START Exercise data

<file path="config.mk">
export PLATFORM = sky130hd
export DESIGN_NAME = sm83Core
export DESIGN_NICKNAME = d
export VERILOG_FILES = /design/src/verilog/sm83IsaPkg.sv /design/src/verilog/sm83BusPkg.sv /design/src/verilog/sm83Alu.sv /design/src/verilog/sm83Core.sv /design/src/verilog/sm83Decoder.sv /design/src/verilog/sm83RegFile.sv /design/src/verilog/sm83Sequencer.sv
export VERILOG_INCLUDE_DIRS = /design/src /design/src/verilog
export SDC_FILE = /design/constraint.sdc
export NUM_CORES = 1
export LEC_CHECK = 0
export BUFFER_PORTS_ARGS = -buffer_cell sky130_fd_sc_hd__buf_2
export CORE_MARGIN = 2
export CORE_UTILIZATION = 42
export DETAILED_ROUTE_END_ITERATION = 10
export GPL_TIMING_DRIVEN = 0
export PLACE_DENSITY_LB_ADDON = 0.12
export SYNTH_ARGS = -nofsm -noshare
export SYNTH_HDL_FRONTEND = slang
export SYNTH_SLANG_ARGS = --single-unit
</file>
<file path="constraint.sdc">
create_clock -name CLK -period 5.2 [get_ports CLK]
set_clock_uncertainty 0.1 [all_clocks]
set_input_delay 0.52 -clock CLK [delete_from_list [all_inputs] [get_ports CLK]]
set_output_delay 0.52 -clock CLK [all_outputs]
set_load 0.02 [all_outputs]
</file>
<file path="src/verilog/sm83_defines.svh">
// Bus widths, reset PC and slot count for the core. Package types assume these exact widths
`ifndef SM83_DEFINES_SVH
`define SM83_DEFINES_SVH

// Address bus width in bits
`define SM83_ADDR_W 16

// Data bus and register width in bits
`define SM83_DATA_W 8

// First fetch address after reset
`define SM83_RESET_PC 16'h0000

// CLK cycles per M-cycle
`define SM83_SLOTS 4

`endif
</file>
<file path="src/verilog/sm83IsaPkg.sv">
// Instruction-set types for the SM83 subset. Field order follows the opcode bit layout
package sm83IsaPkg;

	// ALU operation in opcode order
	typedef enum logic [2:0] {
		aluAdd,
		aluAdc,
		aluSub,
		aluSbc,
		aluAnd,
		aluXor,
		aluOr,
		aluCp
	} aluOpE;

	// Register select in opcode order
	typedef enum logic [2:0] {
		regB,
		regC,
		regD,
		regE,
		regH,
		regL,
		regHlMem,	// (HL) operand or immediate marker
		regA
	} regSelE;

	// Opcode seen as an ALU op
	typedef struct packed {
		logic [1:0] group;	// Bits 7:6
		aluOpE aluOp;		// Bits 5:3
		regSelE src;		// Bits 2:0
	} aluViewS;

	// Opcode seen as a load
	typedef struct packed {
		logic [1:0] group;	// Bits 7:6
		regSelE dst;		// Bits 5:3
		logic [2:0] low;	// Bits 2:0
	} ldViewS;

	// One opcode byte with two decodings
	typedef union packed {
		aluViewS aluView;
		ldViewS ldView;
	} opcodeU;

	// Flag nibble held in the upper bits of F
	typedef struct packed {
		logic z;
		logic n;
		logic h;
		logic c;
	} flagsS;

endpackage

</file>
<file path="src/verilog/sm83BusPkg.sv">
// Bus and timing types. Zero-wait memory only, so no ready or wait fields
`include "sm83_defines.svh"

package sm83BusPkg;
	import sm83IsaPkg::*;

	// Slot within one M-cycle
	typedef enum logic [1:0] {
		slotT1,
		slotT2,
		slotT3,
		slotT4
	} slotE;

	// Memory request driven by the core
	typedef struct packed {
		logic [`SM83_ADDR_W-1:0] addr;		// PC or HL
		logic [`SM83_DATA_W-1:0] wrData;	// Valid while wr
		logic rd;
		logic wr;
		logic mreq;				// Whole bus M-cycle
	} busReqS;

	// Decoder control word
	typedef struct packed {
		logic needImm;		// Extra read M-cycle
		logic doAlu;
		logic doLoad;		// LD r,d8
		logic doStore;		// LD (HL),A
		logic doHalt;
		aluOpE aluOp;
		regSelE dst;		// Load target
		logic writeA;		// Clear for CP
	} ctrlS;

endpackage

</file>
<file path="src/verilog/sm83Alu.sv">
// Combinational 8-bit ALU with SM83 flag rules. Only C of flagsIn is read
`timescale 1ns/1ns
`include "sm83_defines.svh"

module sm83Alu
	import sm83IsaPkg::*;
(
	input aluOpE aluOp,
	input logic [`SM83_DATA_W-1:0] opA,	// Always A
	input logic [`SM83_DATA_W-1:0] opB,	// Register or immediate
	input flagsS flagsIn,
	output logic [`SM83_DATA_W-1:0] result,
	output flagsS flagsOut
);

	logic cin;
	logic [`SM83_DATA_W:0] wide;	// Bit 8 is carry or borrow
	logic [4:0] nibble;		// Bit 4 is half carry or borrow
	logic [`SM83_DATA_W-1:0] value;	// Before CP substitution

	always_comb begin
		cin = 1'b0;
		wide = '0;
		nibble = '0;
		value = opA;
		flagsOut = '0;
		unique case (aluOp)
			aluAdd, aluAdc: begin
				cin = (aluOp == aluAdc) && flagsIn.c;
				wide = {1'b0, opA} + {1'b0, opB} + {8'd0, cin};
				nibble = {1'b0, opA[3:0]} + {1'b0, opB[3:0]} + {4'd0, cin};
				value = wide[`SM83_DATA_W-1:0];
				flagsOut.h = nibble[4];
				flagsOut.c = wide[`SM83_DATA_W];
			end
			aluSub, aluSbc, aluCp: begin
				cin = (aluOp == aluSbc) && flagsIn.c;	// Borrow in
				wide = {1'b0, opA} - {1'b0, opB} - {8'd0, cin};
				nibble = {1'b0, opA[3:0]} - {1'b0, opB[3:0]} - {4'd0, cin};
				value = wide[`SM83_DATA_W-1:0];
				flagsOut.n = 1'b1;
				flagsOut.h = nibble[4];
				flagsOut.c = wide[`SM83_DATA_W];
			end
			aluAnd: begin
				value = opA & opB;
				flagsOut.h = 1'b1;	// SM83 quirk
			end
			aluXor: value = opA ^ opB;
			aluOr: value = opA | opB;
			default: value = opA;
		endcase
		flagsOut.z = (value == '0);	// CP uses the difference
		result = (aluOp == aluCp) ? opA : value;
	end

endmodule

</file>
<file path="src/verilog/sm83Core.sv">
// Core top level on one CLK. Split read and write data. No interrupts, wait states or 16-bit ops
`timescale 1ns/1ns
`include "sm83_defines.svh"

module sm83Core
	import sm83IsaPkg::*;
	import sm83BusPkg::*;
(
	input logic CLK,
	input logic rstN,				// Synchronous
	input logic [`SM83_DATA_W-1:0] rdData,
	output busReqS busReq,
	output logic loadIr				// Opcode fetched
);

	opcodeU opcode;
	ctrlS ctrl;
	logic [`SM83_DATA_W-1:0] immData;
	logic [`SM83_DATA_W-1:0] srcVal;
	logic [`SM83_DATA_W-1:0] aVal;
	logic [`SM83_DATA_W-1:0] aluResult;
	logic [`SM83_ADDR_W-1:0] hl;
	logic wbStrobe;
	flagsS flags;
	flagsS aluFlags;

	sm83Sequencer seq (
		.CLK(CLK),
		.rstN(rstN),
		.rdData(rdData),
		.ctrl(ctrl),
		.hl(hl),
		.aVal(aVal),
		.opcode(opcode),
		.immData(immData),
		.wbStrobe(wbStrobe),
		.busReq(busReq),
		.loadIr(loadIr)
	);

	sm83Decoder dec (
		.opcode(opcode),
		.ctrl(ctrl)
	);

	sm83Alu alu (
		.aluOp(ctrl.aluOp),
		.opA(aVal),
		.opB(srcVal),
		.flagsIn(flags),
		.result(aluResult),
		.flagsOut(aluFlags)
	);

	sm83RegFile regs (
		.CLK(CLK),
		.rstN(rstN),
		.ctrl(ctrl),
		.wbStrobe(wbStrobe),
		.aluResult(aluResult),
		.aluFlags(aluFlags),
		.immData(immData),
		.srcSel(opcode.aluView.src),	// Immediate when 110
		.srcVal(srcVal),
		.aVal(aVal),
		.flags(flags),
		.hl(hl)
	);

endmodule

</file>
<file path="src/verilog/sm83Decoder.sv">
// Combinational opcode decoder. Opcodes outside the subset give an all-zero control word
`timescale 1ns/1ns

module sm83Decoder
	import sm83IsaPkg::*;
	import sm83BusPkg::*;
(
	input opcodeU opcode,	// Latched IR
	output ctrlS ctrl
);

	always_comb begin
		ctrl = '0;	// NOP by default
		unique case (opcode.aluView.group)
			2'b00: begin
				// LD r,d8 column without LD (HL),d8
				if (opcode.ldView.low == 3'b110 && opcode.ldView.dst != regHlMem) begin
					ctrl.needImm = 1'b1;
					ctrl.doLoad = 1'b1;
					ctrl.dst = opcode.ldView.dst;
				end
			end
			2'b01: begin
				// Only the (HL) row is decoded here
				if (opcode.ldView.dst == regHlMem) begin
					ctrl.doHalt = (opcode.ldView.low == 3'b110);	// 0x76
					ctrl.doStore = (opcode.ldView.low == 3'b111);	// 0x77
				end
			end
			2'b10: begin
				// Register source without the (HL) form
				if (opcode.aluView.src != regHlMem) begin
					ctrl.doAlu = 1'b1;
					ctrl.aluOp = opcode.aluView.aluOp;
					ctrl.writeA = (opcode.aluView.aluOp != aluCp);
				end
			end
			2'b11: begin
				// Immediate column xx110
				if (opcode.aluView.src == regHlMem) begin
					ctrl.needImm = 1'b1;
					ctrl.doAlu = 1'b1;
					ctrl.aluOp = opcode.aluView.aluOp;
					ctrl.writeA = (opcode.aluView.aluOp != aluCp);
				end
			end
			default: ctrl = '0;
		endcase
	end

	// Regfile write port takes ALU or load data but never both
	always_comb begin
		assert (!(ctrl.doAlu && ctrl.doLoad))
			else $error("Decoder set doAlu and doLoad for opcode %h", opcode);
	end

endmodule

</file>
<file path="src/verilog/sm83RegFile.sv">
// Registers B to A plus F. Source select regHlMem returns the immediate byte
`timescale 1ns/1ns
`include "sm83_defines.svh"

module sm83RegFile
	import sm83IsaPkg::*;
	import sm83BusPkg::*;
(
	input logic CLK,
	input logic rstN,
	input ctrlS ctrl,
	input logic wbStrobe,
	input logic [`SM83_DATA_W-1:0] aluResult,
	input flagsS aluFlags,
	input logic [`SM83_DATA_W-1:0] immData,
	input regSelE srcSel,			// Opcode bits 2:0
	output logic [`SM83_DATA_W-1:0] srcVal,	// ALU operand B
	output logic [`SM83_DATA_W-1:0] aVal,
	output flagsS flags,
	output logic [`SM83_ADDR_W-1:0] hl
);

	logic [`SM83_DATA_W-1:0] gpr [0:7];	// Entry 6 never written
	flagsS fReg;

	always_ff @(posedge CLK) begin
		if (!rstN) begin
			for (int i = 0; i < 8; i++)
				gpr[i] <= '0;
			fReg <= '0;
		end else if (wbStrobe) begin
			if (ctrl.doLoad)
				gpr[ctrl.dst] <= immData;	// LD r,d8
			if (ctrl.doAlu) begin
				fReg <= aluFlags;
				if (ctrl.writeA)
					gpr[regA] <= aluResult;	// CP skips
			end
		end
	end

	assign srcVal = (srcSel == regHlMem) ? immData : gpr[srcSel];
	assign aVal = gpr[regA];
	assign flags = fReg;
	assign hl = {gpr[regH], gpr[regL]};

	// Decoder must never route a load to the (HL) slot
	noHlMemWrite: assert property (@(posedge CLK) disable iff (!rstN)
		wbStrobe && ctrl.doLoad |-> ctrl.dst != regHlMem)
		else $error("Write-back aimed at HL-memory select");

endmodule

</file>
<file path="src/verilog/sm83Sequencer.sv">
// Slot counter and M-cycle FSM. Zero-wait memory assumed; halted core leaves only by reset
`timescale 1ns/1ns
`include "sm83_defines.svh"

module sm83Sequencer
	import sm83IsaPkg::*;
	import sm83BusPkg::*;
(
	input logic CLK,
	input logic rstN,
	input logic [`SM83_DATA_W-1:0] rdData,
	input ctrlS ctrl,			// From decoder
	input logic [`SM83_ADDR_W-1:0] hl,	// Store address
	input logic [`SM83_DATA_W-1:0] aVal,	// Store data
	output opcodeU opcode,
	output logic [`SM83_DATA_W-1:0] immData,
	output logic wbStrobe,			// Last T4 of instruction
	output busReqS busReq,
	output logic loadIr
);

	typedef enum logic [2:0] {
		mBoot,		// Idle M-cycle out of reset
		mFetch,
		mImm,
		mStore,
		mHalt
	} mStateE;

	slotE slot;
	mStateE mState;
	logic [`SM83_ADDR_W-1:0] pc;
	opcodeU ir;
	logic [`SM83_DATA_W-1:0] immQ;
	logic mEnd;	// T4 of any M-cycle
	logic rdCycle;

	assign mEnd = (slot == slotE'(`SM83_SLOTS - 1));
	assign rdCycle = (mState == mFetch) || (mState == mImm);

	always_ff @(posedge CLK) begin
		if (!rstN) begin
			slot <= slotE'(`SM83_SLOTS - 1);	// Wraps to T1 on release
			mState <= mBoot;
			pc <= `SM83_RESET_PC;
			ir <= '0;				// NOP
		end else begin
			slot <= slotE'(slot + 2'd1);
			if (mState == mFetch && slot == slotT3)
				ir <= rdData;			// Sample at end of T3
			if (mEnd) begin
				unique case (mState)
					mBoot: mState <= mFetch;
					mFetch: begin
						pc <= pc + 1'b1;
						if (ctrl.doHalt)
							mState <= mHalt;
						else if (ctrl.needImm)
							mState <= mImm;
						else if (ctrl.doStore)
							mState <= mStore;
						else
							mState <= mFetch;
					end
					mImm: begin
						pc <= pc + 1'b1;	// Operand consumed
						mState <= mFetch;
					end
					mStore: mState <= mFetch;
					default: mState <= mHalt;	// Stuck until reset
				endcase
			end
		end
	end

	// Immediate byte read at end of T3
	always_ff @(posedge CLK) begin
		if (mState == mImm && slot == slotT3)
			immQ <= rdData;
	end

	always_comb begin
		busReq.addr = (mState == mStore) ? hl : pc;
		busReq.wrData = (mState == mStore) ? aVal : '0;
		busReq.mreq = rdCycle || (mState == mStore);
		busReq.rd = rdCycle && !mEnd;			// T1 to T3
		busReq.wr = (mState == mStore) && !mEnd;
	end

	assign loadIr = (mState == mFetch) && mEnd;
	assign wbStrobe = mEnd && ((mState == mFetch && !ctrl.needImm) || mState == mImm);
	assign opcode = ir;
	assign immData = immQ;

	rdWrExclusive: assert property (@(posedge CLK) !(busReq.rd && busReq.wr))
		else $error("rd and wr high together");

	// Pulse closes a three-slot read of the same address
	loadIrInFetchT4: assert property (@(posedge CLK) disable iff (!rstN)
		loadIr |-> slot == slotT4 && !busReq.rd && $past(busReq.rd, 3) && $stable(busReq.addr))
		else $error("loadIr outside T4 of a fetch");

endmodule

</file>
* Word-level counts from Yosys, hierarchy flattened
Memories as Yosys holds them, arrays and structs flattened. A register that Yosys moved wholly into a read port is not among the register bits.
Cells that the tools add are included.
W data, S select, Z words.
** Word-level totals
- Input bits :: 10
- Register bits :: 38
- Memory bits (writable) :: 64
- Memories :: 1
** Cells by class
- Mux-type cells :: 42
- Eq/ne operators :: 21
- $add $sub $neg :: 6
- Bitwise operators :: 4
- Reduce and logical (&&, ||, !) cells :: 25
** Memories
- regs.gpr :: depth 8, width 8, rd ports 4, clocked after memory_dff 1, wr ports 8, line sm83RegFile.sv:23 : logic [`SM83_DATA_W-1:0] gpr [0:7];
** Operators by type and width (number)
- $mux W8 :: 5
- $pmux W8 S5 :: 1
- $mux W3 :: 9
- $eq A3 B3 Y1 const B :: 7
- $add A16 B1 Y16 const B :: 1
- $mux W1 :: 16
- $mux W16 :: 1
- $eq A3 B2 Y1 const B :: 4
- $pmux W3 S2 :: 2
- $logic_and A1 B1 Y1 :: 10
- $add A8 B8 Y9 :: 1
- $add A9 B1 Y9 :: 1
- $ne A3 B3 Y1 const B :: 3
- $sub A8 B8 Y9 :: 1
- $sub A9 B1 Y9 :: 1
- $and A8 B8 Y8 :: 1
- $eq A2 B2 Y1 const B :: 4
- $mux W2 :: 4
- $or A8 B8 Y8 :: 1
- $pmux W1 S2 :: 4
- $reduce_or A8 Y1 :: 1
- $xor A8 B8 Y8 :: 1
- $eq A3 B1 Y1 const B :: 2
- $logic_not A3 Y1 :: 2
- 9 further kinds :: 15

* Depth between registers and ports, before layout
Gate-level depths: netlist of the first run.
- Depth in word-level cells :: 13
- Gate-level depth with buffers :: 16
- Gate-level depth less buffers :: 14

* Hierarchy
A second synthesis of the first run with hierarchy kept.
** Second synthesis, totals
- Cells, all modules :: 665
- Area, all modules :: 6383.6 um^2
** Modules (own cells, without submodules)
- sm83RegFile :: area each 2827.7 um^2, sequential area each 1761.7 um^2, times used 1, cells each 210
- sm83Sequencer :: area each 1790.5 um^2, sequential area each 820.8 um^2, times used 1, cells each 214
- sm83Alu :: area each 1508.9 um^2, sequential area each 0.0 um^2, times used 1, cells each 208
- sm83Decoder :: area each 256.5 um^2, sequential area each 0.0 um^2, times used 1, cells each 33

* Worst setup path before layout of the first run
No wires, ideal clock.
- Kind :: register to register
- Start point :: register (tool-made name)
- End point :: memory regs.gpr[7][7] (netlist name) (data pin)
- Buffers on the path :: 2
- Setup slack :: 1.543 ns
- Arrival :: 3.301 ns
- Stages on the path, launching flop included :: 15
- Clock period less this slack :: 3.657 ns
- Cell sequence :: dfxtp_1 buf_2 buf_2 mux4_2 mux2i_1 nand2_1 o21ai_0 fa_1 ha_1 o211ai_1 nand3_1 a31oi_1 xor2_1 o21ai_0 a32o_1
** RTL lines (line)
- end: declaration :: sm83RegFile.sv:23

==> results.json, run 1 <==
{
  "die_h_um": 126.6,
  "globalRouteTotalUtil_pct": 21.54,
  "crit_required_ns": 5.19,
  "initial_core_util_pct": 43.29,
  "overflow": 0,
  "hold_slack_ns": 0.2554,
  "clock_latency_ns": 0.36,
  "drtIter0Drc": 317,
  "instances_no_fill": 832,
  "finalCritPeriodShare_pct": 86.82,
  "critPathKind": "register to register",
  "hold_viol_final": 0,
  "synth.most_common_cell": "edfxtp_1",
  "synth_largest_area_cell": "edfxtp_1",
  "slew_violations": 0,
  "synth_top_area_share_pct": 34.23,
  "power_density_nw_per_um2": 274.3,
  "cts_tree": "done",
  "std_cell_rows": 44,
  "synthArstFlopShare_pct": 0,
  "fmax_mhz": 221.5,
  "cts_buffers": 9,
  "synthFlopType": "edfxtp_1",
  "drive_above_1_share_pct": 16.36,
  "dr.pass1.iters": 5,
  "ys_warn_count": 0,
  "postCtsResizedCells": 0,
  "yosys-top-cells-count": "edfxtp_1, nor2_1, and2_1",
  "dp.cells": 816,
  "start_kind": "register",
  "slowest_stage": "clkbuf_1",
  "drv_cap": 0,
  "grt_max_degree": 18,
  "finalWorstSetupSlack_ns": 0.6855,
  "vdd_drop_max_v": 0.0001613,
  "status": "complete, no violations",
  "stdcell_area_um2": 7084,
  "viasPerCell": 5.511,
  "leakagePower_nw": 2.810,
  "dpl.hpwl_um": 12520,
  "crit_path_max_incr_delay_ns": 0.57,
  "dieArea_um2": 16040,
  "synth_area_leaders": "edfxtp_1, dfxtp_1, ha_1",
  "cts_sinks": 105,
  "setup_violations": 0,
  "rsz0062_at_grt": "no",
  "yosysUniqueCellTypes": 63,
  "synth_edf_count": 72,
  "worstMarginPinSlew_ns": 1.260,
  "syn2layout_area_growth_pct": 12.16,
  "period_needed_ns": 4.515,
  "cts_hold_buf": 0,
  "drcViolationCount": 0,
  "io_pins": 38,
  "grt_pass1_wl_um": 26270,
  "first_global_vias": 4559,
  "h-tree-depth": 3,
  "insertedDiodeCount": 0,
  "worstHoldPathType": "input pin to register",
  "num_vias": 4585,
  "synth.yosys.seq_area_share_pct": 44.69,
  "syn_avg_cell_area_um2": 10.72,
  "synth_seq_cells": 105,
  "cp.arrival_ns": 4.51,
  "wirelength_um": 16670,
  "place_area_um2": 6753,
  "setup_tns_ns": 0,
  "synthCells": 589,
  "drtAntennaViolNets": 0,
  "die_x_um": 126.6,
  "crit_fanout": 10,
  "cts_root_buf": "clkbuf_16",
  "critPathCaptureType": "register",
  "cts_setup_buffers": 0,
  "synth_area_um2": 6316,
  "wl_per_cell_um": 20.03,
  "portBuffers": 36,
  "gp_congestion": 0.8717,
  "core-area_um2": 14590,
  "cts_buffer_depth": 2,
  "relSlewSlack_pct": 15.11,
  "crit_chain": "buf_1 > clkbuf_1 > mux4_2 > mux2i_1 > nand2_1 > o21ai_0 > ha_1 > ha_1 > o21ai_0 > a22oi_1 > xnor2_1 > nor2_1 > a2111oi_0 > o31ai_1",
  "finish.net_count": 695,
  "path_clk_slew_ns": 0.07,
  "post-place-ws_ns": 0.7201,
  "antenna_found_initial": 0
}
kinds of logic (layout without fill, tap and decap cells):
group	count (synthesis)	count (layout)	synth area share [%]
AO/OA/AOI/OAI	93	93	9.628
XOR/XNOR	26	26	3.605
adder cells (fa/ha/maj)	42	42	8.796
buffers and inverters	56	108	3.605
flip-flops	105	105	44.69
multiplexers	51	51	11.59
other	1	8	0.05937
AND/OR/NAND/NOR	215	215	18.03
worst paths after layout:
kind | slack (ns) | startpoint | cells after the start | end
setup / recovery | 0.69 | register | 14 | regs.gpr[7][6]$_DFFE_PP_
hold / removal | 0.26 | rdData[3] | 1 | seq.immData[3]$_DFFE_PP_
setup reg to reg | 0.69 | register | 14 | regs.gpr[7][6]$_DFFE_PP_
hold reg to reg | 0.30 | seq.slot[0]$_SDFF_PN1_ | 1 | seq.slot[0]$_SDFF_PN1_
layout make-up:
cell class                 count  area (µm²)
buffer                        25       111.4
multi-input combinational    435        3292
inverter                      31       116.4
clock buffer                  12       277.8
timing repair buffer          36       180.2
fill                        1363        7505
clock inverter                 4       53.80
sequential                   105        2823
tap                          184       230.2
sequential cells by signal, summed over array words and instances (netlist names), named ones only:
register and cells:
regs.flags 1, regs.gpr 64, seq.immData 8, seq.mState 3
seq.opcode 8, seq.pc 16, seq.slot 2
critical path, delay by kind of cell, from the launching register on:
kind	cells	cell delay, ns
AOI/OAI and AO/OA	5	1.18
xor gates and xnor gates	1	0.16
adders and majority gates	2	0.81
buffers and inverters	2	0.90
DFF	1	0.31
muxes	2	0.65
and+or+nand+nor	2	0.13
through the flow:
stage          power, mW  util (%)
2_1_floorplan      1.137         -
3_3_place_gp       1.208     46.29
3_5_place_dp       1.213     46.29
4_1_cts            1.956     48.56
5_1_grt            2.008     48.56
6_report           1.943     48.56
power by group:
| group | leakage [nW] | internal, mW | switching, mW |
|---|---|---|---|
| sequential | 0.996 | 0.918 | 0.0176 |
| clock | 0.167 | 0.433 | 0.313 |
| combinational | 1.65 | 0.102 | 0.159 |
| total | 2.81 | 1.45 | 0.490 |
placed cells by master (no fill, tap or decap), drive strengths merged, types with 17 or more instances in the layout:
cell type and instances:
a21oi 17, and2 49, buf 46, clkbuf 27
dfxtp 33, edfxtp 72, ha 38, inv 33
mux2 17, mux2i 18, nand2 42, nor2 52
nor3 21, o21ai 38
routing by layer:
metal | part of all wire (%) | wire [µm] | vias up | GRT usage (%)
met1 | 47 | 7780 | 2241 | 30.27
met4 | 1.6 | 261 | 0 | 5.430
met5 | 0 | 0 | - | 0
met3 | 4.8 | 805 | 19 | 3.880
li1 | - | - | 2198 | -
met2 | 47 | 7819 | 127 | 34.70
Power figures use the tool's default switching activity.
==> run 2: changes to the inputs <==
--- a/config.mk
+++ b/config.mk
@@ -10,7 +10,6 @@
 export CORE_MARGIN = 2
 export CORE_UTILIZATION = 42
 export DETAILED_ROUTE_END_ITERATION = 10
-export GPL_TIMING_DRIVEN = 0
 export PLACE_DENSITY_LB_ADDON = 0.12
 export SYNTH_ARGS = -nofsm -noshare
 export SYNTH_HDL_FRONTEND = slang
==> run 2 against run 1 <==
Die area did not move; first-iteration DRC count is 0.32% lower; final cell count fell by 2.0%; via count fell by 1.9%; clock power decreased by 8.4%; register-to-register slack better by 0.38 ns; setup slack improved by 0.38 ns; flip-flop and latch count unchanged.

END Exercise data

* Instructions for the task *
From the records above, print exactly the lines that run from the line with "if (mEnd) begin" to the line with "mImm: begin", inclusive.

* Result *
			if (mEnd) begin
				unique case (mState)
					mBoot: mState <= mFetch;
					mFetch: begin
						pc <= pc + 1'b1;
						if (ctrl.doHalt)
							mState <= mHalt;
						else if (ctrl.needImm)
							mState <= mImm;
						else if (ctrl.doStore)
							mState <= mStore;
						else
							mState <= mFetch;
					end
					mImm: begin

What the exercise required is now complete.